• **WHAT YOU NEED TO DO**: Where does the word "launching" appear in the data? Copy every line that holds it.
╔══
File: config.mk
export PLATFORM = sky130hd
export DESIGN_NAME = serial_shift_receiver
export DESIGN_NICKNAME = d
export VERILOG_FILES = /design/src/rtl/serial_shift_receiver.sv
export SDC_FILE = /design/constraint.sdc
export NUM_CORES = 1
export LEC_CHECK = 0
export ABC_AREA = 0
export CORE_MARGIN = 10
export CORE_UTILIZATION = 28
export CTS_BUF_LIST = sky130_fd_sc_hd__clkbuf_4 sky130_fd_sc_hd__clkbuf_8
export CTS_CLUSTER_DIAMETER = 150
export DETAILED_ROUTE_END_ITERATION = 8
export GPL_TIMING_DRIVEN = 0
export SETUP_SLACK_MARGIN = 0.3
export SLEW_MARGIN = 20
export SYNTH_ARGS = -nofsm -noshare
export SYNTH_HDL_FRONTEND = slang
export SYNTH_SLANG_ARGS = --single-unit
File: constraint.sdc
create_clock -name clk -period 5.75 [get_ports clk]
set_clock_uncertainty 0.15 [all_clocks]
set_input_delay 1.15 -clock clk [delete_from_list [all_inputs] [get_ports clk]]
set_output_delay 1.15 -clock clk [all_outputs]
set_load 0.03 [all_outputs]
╚══
╔══
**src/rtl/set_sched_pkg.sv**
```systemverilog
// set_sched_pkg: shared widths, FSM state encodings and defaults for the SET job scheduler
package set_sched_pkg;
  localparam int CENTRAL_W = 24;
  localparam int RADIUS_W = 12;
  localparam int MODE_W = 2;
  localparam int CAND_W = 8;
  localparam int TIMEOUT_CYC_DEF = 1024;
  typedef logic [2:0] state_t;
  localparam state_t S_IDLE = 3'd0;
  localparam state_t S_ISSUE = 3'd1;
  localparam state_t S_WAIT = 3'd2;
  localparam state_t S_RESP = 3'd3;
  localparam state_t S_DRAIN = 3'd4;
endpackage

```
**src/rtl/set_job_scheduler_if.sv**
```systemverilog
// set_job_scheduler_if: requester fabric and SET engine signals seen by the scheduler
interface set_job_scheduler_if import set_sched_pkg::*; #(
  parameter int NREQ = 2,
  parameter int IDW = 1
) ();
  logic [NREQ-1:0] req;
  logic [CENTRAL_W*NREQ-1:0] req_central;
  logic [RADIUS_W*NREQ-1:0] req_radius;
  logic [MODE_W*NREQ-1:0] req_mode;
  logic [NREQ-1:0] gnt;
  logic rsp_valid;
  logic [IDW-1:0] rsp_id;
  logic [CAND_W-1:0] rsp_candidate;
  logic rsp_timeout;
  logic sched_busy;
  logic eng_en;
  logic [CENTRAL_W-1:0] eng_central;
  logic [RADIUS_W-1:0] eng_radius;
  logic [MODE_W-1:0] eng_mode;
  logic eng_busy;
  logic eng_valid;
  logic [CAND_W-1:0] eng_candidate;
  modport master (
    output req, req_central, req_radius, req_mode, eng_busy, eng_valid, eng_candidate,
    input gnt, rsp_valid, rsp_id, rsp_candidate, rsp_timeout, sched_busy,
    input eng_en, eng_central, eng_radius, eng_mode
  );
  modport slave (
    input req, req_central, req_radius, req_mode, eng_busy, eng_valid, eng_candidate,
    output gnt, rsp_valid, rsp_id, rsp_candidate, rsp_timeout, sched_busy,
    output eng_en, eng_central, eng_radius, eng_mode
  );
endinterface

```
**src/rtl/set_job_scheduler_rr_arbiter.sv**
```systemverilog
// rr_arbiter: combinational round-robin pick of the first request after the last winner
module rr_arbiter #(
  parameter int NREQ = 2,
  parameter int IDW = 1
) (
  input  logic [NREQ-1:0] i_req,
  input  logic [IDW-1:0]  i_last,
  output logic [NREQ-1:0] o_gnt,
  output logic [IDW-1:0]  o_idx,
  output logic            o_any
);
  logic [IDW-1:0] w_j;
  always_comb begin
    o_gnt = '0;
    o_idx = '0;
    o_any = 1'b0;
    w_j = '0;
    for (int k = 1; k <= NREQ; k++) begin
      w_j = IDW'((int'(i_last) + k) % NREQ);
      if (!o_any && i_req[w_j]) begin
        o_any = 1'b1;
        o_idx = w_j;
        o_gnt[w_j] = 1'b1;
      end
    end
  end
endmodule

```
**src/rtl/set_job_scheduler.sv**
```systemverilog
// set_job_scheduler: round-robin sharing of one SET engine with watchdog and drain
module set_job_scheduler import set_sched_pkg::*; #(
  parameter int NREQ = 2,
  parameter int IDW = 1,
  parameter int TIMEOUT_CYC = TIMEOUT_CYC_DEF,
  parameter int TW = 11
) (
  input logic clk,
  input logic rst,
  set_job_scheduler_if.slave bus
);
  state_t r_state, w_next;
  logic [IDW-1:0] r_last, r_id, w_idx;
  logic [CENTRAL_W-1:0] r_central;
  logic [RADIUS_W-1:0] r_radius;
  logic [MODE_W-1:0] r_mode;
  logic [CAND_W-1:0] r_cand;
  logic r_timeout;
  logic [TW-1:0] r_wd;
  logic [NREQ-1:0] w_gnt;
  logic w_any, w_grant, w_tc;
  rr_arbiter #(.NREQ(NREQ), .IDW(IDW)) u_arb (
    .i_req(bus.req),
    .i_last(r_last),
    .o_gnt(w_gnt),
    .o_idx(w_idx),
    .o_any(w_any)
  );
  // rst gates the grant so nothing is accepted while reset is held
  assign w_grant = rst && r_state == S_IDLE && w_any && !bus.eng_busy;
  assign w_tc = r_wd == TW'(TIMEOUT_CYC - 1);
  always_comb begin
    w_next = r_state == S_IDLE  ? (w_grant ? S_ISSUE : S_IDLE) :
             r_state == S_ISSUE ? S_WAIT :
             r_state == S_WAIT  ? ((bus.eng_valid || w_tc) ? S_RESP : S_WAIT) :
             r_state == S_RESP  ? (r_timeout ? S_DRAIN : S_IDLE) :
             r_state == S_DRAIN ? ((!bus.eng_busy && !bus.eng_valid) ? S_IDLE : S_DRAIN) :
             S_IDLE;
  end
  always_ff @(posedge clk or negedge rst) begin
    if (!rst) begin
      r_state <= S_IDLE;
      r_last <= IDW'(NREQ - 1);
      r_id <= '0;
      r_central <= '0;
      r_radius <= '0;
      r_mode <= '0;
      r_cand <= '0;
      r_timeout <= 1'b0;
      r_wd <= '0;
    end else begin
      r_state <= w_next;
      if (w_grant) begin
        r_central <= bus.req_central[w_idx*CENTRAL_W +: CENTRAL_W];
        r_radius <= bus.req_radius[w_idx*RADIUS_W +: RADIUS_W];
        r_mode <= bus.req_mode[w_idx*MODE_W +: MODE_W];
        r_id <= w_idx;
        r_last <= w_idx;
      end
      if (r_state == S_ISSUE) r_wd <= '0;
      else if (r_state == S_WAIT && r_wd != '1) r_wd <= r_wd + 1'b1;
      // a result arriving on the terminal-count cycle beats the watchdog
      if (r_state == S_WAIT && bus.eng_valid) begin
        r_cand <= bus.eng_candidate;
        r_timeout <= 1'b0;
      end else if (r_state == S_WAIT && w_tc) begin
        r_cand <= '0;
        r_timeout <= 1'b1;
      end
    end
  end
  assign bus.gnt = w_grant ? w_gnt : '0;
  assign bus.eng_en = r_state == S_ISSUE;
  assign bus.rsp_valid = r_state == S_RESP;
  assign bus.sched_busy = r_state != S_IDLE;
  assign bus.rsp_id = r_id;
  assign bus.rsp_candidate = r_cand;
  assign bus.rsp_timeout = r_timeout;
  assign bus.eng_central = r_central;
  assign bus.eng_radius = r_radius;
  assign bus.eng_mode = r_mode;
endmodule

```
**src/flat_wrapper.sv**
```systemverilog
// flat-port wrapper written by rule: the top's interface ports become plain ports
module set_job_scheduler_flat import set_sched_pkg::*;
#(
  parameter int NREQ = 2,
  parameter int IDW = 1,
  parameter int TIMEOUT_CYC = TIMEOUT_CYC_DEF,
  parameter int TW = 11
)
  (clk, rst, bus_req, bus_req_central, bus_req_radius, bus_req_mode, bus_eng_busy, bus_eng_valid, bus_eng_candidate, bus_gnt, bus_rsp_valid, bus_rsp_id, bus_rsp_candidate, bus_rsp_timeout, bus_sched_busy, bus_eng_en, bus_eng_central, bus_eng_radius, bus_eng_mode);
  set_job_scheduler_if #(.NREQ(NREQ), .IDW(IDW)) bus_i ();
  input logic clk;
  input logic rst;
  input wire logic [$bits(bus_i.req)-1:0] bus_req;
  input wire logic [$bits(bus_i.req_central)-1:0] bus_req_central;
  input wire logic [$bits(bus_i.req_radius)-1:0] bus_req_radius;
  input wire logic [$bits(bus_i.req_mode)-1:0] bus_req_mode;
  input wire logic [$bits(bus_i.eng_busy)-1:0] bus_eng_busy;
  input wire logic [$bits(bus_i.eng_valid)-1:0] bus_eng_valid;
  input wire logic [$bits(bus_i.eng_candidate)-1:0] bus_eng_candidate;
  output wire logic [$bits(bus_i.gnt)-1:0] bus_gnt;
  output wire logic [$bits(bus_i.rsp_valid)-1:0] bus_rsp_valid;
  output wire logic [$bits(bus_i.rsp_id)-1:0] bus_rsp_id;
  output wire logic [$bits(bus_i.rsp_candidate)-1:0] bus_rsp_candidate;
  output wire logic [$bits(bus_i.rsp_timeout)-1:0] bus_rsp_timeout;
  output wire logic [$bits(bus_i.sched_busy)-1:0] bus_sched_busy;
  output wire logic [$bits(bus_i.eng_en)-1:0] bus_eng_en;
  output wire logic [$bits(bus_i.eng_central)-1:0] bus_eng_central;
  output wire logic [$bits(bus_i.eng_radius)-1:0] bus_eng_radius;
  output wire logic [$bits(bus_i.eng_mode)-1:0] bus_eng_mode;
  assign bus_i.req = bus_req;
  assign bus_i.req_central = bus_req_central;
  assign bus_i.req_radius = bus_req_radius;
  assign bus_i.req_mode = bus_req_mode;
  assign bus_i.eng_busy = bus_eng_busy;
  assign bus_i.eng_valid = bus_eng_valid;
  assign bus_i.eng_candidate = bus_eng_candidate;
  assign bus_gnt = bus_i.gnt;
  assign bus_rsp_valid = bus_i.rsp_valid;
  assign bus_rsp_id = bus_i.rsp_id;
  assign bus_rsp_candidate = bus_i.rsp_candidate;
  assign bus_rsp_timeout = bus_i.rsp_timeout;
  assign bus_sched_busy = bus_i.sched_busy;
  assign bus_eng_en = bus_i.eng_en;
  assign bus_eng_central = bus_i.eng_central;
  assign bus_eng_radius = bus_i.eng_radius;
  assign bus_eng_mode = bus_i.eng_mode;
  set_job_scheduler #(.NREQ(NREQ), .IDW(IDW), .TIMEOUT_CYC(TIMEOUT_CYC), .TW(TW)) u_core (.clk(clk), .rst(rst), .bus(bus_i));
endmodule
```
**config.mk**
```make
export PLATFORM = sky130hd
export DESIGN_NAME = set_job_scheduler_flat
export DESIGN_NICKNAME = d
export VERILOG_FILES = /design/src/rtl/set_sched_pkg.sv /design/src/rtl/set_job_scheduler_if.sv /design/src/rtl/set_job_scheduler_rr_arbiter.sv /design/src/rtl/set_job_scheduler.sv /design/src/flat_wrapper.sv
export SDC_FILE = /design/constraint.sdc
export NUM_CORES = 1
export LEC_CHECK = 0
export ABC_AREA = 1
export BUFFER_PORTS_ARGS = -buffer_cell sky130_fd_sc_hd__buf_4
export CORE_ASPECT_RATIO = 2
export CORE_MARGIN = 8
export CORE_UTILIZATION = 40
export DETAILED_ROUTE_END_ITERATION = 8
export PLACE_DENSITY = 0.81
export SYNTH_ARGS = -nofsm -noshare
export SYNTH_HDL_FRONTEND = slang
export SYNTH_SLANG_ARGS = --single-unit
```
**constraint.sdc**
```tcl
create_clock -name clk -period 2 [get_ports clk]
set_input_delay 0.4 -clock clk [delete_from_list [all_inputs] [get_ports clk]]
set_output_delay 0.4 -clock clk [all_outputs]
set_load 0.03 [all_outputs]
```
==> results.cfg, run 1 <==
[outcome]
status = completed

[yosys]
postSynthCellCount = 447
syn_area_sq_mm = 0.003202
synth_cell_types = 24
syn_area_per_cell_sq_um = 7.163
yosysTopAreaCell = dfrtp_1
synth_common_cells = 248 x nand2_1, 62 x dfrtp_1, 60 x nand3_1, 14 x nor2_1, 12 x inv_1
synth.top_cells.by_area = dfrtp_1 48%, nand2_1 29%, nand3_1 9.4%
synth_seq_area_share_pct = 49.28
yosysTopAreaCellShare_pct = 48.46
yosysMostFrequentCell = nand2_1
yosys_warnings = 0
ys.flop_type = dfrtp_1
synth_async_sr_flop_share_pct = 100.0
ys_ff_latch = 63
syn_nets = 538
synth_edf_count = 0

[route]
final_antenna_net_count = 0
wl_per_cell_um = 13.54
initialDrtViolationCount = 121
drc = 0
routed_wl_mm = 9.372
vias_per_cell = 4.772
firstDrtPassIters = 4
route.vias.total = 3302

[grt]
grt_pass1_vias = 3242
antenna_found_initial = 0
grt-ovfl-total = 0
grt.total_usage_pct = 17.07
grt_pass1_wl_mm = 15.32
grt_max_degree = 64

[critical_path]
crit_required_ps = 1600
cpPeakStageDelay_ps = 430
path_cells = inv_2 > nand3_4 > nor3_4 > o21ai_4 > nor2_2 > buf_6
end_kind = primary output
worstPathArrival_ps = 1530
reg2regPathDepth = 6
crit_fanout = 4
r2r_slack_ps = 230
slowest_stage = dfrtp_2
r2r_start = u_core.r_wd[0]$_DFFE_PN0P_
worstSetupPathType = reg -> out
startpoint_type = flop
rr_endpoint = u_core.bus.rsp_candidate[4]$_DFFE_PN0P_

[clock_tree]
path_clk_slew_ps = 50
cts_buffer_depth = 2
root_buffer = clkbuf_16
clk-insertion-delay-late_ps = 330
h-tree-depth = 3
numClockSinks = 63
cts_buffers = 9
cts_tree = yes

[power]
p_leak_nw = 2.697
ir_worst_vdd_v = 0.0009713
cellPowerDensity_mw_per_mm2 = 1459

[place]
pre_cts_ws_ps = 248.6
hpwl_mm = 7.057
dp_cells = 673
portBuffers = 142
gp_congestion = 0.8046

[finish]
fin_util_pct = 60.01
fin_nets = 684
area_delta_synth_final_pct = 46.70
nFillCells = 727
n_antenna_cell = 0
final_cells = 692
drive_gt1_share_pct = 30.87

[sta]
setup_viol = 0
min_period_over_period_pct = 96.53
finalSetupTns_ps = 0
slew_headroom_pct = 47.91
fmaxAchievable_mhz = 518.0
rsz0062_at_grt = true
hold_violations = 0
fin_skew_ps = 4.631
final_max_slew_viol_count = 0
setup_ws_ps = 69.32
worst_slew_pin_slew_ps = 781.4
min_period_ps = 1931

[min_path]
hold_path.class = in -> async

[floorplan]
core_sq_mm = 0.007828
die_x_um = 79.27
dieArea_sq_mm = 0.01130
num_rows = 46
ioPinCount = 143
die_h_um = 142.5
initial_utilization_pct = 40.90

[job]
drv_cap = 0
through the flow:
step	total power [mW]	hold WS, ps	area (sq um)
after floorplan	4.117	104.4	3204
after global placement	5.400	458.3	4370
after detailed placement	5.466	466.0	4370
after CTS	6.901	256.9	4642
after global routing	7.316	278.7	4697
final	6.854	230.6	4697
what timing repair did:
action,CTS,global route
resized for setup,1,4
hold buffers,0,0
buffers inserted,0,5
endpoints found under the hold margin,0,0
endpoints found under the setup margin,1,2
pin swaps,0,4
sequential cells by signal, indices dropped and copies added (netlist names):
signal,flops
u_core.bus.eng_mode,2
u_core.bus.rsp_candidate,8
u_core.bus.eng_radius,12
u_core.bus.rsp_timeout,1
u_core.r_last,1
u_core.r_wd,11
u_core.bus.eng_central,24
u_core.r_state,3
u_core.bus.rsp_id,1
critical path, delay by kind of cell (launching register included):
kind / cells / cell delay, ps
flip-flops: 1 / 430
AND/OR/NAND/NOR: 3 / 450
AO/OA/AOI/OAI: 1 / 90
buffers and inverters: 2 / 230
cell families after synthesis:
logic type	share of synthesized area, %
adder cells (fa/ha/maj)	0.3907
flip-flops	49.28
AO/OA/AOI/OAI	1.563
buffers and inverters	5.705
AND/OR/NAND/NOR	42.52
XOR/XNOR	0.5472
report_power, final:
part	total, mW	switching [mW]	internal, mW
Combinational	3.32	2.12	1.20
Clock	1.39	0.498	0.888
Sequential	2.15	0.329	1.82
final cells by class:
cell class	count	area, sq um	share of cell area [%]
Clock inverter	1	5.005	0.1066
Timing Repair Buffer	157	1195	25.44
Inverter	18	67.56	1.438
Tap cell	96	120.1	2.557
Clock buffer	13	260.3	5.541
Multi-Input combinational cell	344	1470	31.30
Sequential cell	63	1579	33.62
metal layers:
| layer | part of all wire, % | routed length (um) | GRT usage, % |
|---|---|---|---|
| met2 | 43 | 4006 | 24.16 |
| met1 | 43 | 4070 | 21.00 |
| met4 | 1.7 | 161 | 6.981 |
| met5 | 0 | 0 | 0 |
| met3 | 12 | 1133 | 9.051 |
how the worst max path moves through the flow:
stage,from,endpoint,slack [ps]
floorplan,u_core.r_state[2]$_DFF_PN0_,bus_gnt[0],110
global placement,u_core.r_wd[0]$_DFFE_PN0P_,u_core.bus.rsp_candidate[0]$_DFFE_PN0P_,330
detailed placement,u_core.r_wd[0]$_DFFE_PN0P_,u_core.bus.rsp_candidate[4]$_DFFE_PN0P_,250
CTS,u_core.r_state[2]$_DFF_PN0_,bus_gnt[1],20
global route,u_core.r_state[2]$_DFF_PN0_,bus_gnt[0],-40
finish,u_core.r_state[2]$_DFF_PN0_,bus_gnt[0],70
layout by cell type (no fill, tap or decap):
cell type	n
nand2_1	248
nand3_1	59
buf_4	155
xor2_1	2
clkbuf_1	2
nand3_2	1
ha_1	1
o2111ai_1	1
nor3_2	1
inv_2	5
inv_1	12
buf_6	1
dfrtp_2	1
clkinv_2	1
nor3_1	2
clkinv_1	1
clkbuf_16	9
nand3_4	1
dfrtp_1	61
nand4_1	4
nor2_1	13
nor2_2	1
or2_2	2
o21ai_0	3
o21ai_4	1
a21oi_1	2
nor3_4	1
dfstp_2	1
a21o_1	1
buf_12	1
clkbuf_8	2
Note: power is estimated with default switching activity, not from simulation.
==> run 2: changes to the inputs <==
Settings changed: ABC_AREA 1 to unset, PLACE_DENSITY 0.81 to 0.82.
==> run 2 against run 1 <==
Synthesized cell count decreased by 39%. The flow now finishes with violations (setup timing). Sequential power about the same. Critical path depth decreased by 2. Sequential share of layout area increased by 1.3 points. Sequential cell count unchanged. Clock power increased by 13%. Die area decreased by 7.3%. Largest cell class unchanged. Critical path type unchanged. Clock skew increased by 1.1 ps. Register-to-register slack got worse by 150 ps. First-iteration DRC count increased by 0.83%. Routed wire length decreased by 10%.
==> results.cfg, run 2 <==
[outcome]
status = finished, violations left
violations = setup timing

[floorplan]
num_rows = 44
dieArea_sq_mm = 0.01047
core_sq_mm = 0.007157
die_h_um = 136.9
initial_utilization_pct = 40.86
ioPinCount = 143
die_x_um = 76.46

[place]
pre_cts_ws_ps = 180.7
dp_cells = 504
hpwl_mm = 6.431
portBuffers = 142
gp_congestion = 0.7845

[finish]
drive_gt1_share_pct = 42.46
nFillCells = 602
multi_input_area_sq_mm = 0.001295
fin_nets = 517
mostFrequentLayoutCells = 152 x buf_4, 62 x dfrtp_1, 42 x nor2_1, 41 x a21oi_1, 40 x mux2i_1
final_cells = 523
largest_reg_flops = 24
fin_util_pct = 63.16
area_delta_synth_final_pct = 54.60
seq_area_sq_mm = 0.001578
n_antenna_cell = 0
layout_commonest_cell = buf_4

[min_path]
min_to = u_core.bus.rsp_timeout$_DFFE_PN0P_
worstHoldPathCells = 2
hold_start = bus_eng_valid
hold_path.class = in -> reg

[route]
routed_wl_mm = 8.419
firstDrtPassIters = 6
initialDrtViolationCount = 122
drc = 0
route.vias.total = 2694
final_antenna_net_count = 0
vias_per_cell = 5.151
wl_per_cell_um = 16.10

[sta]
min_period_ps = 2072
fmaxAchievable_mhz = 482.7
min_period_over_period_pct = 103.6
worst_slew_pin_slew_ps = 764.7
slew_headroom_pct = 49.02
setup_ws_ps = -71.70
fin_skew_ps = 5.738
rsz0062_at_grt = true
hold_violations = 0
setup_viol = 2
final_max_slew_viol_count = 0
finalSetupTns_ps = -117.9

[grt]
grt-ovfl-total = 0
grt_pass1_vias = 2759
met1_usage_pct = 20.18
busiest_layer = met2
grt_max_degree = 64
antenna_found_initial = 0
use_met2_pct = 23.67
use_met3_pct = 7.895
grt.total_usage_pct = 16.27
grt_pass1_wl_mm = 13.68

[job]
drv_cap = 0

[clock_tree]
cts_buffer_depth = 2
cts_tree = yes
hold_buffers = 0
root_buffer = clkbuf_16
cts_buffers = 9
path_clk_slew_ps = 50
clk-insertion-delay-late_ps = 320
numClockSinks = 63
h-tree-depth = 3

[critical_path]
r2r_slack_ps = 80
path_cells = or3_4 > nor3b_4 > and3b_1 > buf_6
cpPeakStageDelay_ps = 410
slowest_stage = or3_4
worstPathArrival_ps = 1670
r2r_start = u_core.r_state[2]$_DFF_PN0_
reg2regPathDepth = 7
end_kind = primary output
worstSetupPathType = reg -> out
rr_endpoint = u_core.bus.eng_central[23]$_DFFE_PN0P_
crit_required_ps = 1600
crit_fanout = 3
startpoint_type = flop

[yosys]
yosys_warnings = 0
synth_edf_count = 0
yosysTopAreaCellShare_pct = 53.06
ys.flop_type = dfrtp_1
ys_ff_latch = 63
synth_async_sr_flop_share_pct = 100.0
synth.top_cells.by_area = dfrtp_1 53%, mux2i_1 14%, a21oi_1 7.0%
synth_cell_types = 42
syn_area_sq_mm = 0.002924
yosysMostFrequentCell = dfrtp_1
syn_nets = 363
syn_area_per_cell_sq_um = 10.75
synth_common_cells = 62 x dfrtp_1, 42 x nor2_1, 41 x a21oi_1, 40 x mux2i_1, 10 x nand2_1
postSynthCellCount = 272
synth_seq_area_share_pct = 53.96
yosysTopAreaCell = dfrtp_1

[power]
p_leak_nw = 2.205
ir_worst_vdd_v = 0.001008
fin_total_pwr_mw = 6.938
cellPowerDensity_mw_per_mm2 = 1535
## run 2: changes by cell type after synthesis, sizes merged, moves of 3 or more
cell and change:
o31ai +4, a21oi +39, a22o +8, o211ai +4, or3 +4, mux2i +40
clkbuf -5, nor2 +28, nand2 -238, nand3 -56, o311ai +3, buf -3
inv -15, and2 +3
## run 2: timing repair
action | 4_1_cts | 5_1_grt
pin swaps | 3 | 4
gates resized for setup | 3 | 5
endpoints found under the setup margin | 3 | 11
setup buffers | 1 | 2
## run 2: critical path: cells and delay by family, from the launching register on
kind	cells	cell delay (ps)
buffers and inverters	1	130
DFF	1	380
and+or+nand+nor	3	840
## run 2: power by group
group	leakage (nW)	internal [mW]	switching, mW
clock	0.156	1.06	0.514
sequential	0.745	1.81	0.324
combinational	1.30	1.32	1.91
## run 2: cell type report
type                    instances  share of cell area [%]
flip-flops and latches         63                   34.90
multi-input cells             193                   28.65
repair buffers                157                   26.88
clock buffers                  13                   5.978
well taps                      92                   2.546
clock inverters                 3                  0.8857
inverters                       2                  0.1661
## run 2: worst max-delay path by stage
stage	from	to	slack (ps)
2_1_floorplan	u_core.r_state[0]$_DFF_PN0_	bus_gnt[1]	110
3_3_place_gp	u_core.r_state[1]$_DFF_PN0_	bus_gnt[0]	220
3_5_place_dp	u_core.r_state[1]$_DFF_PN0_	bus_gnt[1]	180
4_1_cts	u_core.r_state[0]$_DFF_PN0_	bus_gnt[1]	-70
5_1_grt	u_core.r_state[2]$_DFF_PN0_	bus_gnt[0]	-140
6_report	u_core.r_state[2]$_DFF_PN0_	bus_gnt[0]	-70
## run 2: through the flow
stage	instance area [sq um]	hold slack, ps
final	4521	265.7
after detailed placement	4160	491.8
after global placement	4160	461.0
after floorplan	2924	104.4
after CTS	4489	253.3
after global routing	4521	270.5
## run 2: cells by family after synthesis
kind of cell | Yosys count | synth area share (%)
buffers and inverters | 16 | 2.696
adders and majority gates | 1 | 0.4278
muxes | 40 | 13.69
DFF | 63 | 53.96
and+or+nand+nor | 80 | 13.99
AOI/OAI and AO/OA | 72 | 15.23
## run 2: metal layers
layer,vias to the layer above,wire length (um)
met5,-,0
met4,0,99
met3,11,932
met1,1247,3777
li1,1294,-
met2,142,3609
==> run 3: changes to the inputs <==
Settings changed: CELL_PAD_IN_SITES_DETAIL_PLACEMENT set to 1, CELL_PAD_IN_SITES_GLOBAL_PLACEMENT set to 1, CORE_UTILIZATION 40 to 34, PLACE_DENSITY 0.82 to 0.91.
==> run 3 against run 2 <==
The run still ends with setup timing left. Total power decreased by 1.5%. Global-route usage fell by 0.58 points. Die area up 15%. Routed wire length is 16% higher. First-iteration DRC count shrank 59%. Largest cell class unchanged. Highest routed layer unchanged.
╚══
• **TASK RESPONSE**:
critical path, delay by kind of cell (launching register included):
## run 2: critical path: cells and delay by family, from the launching register on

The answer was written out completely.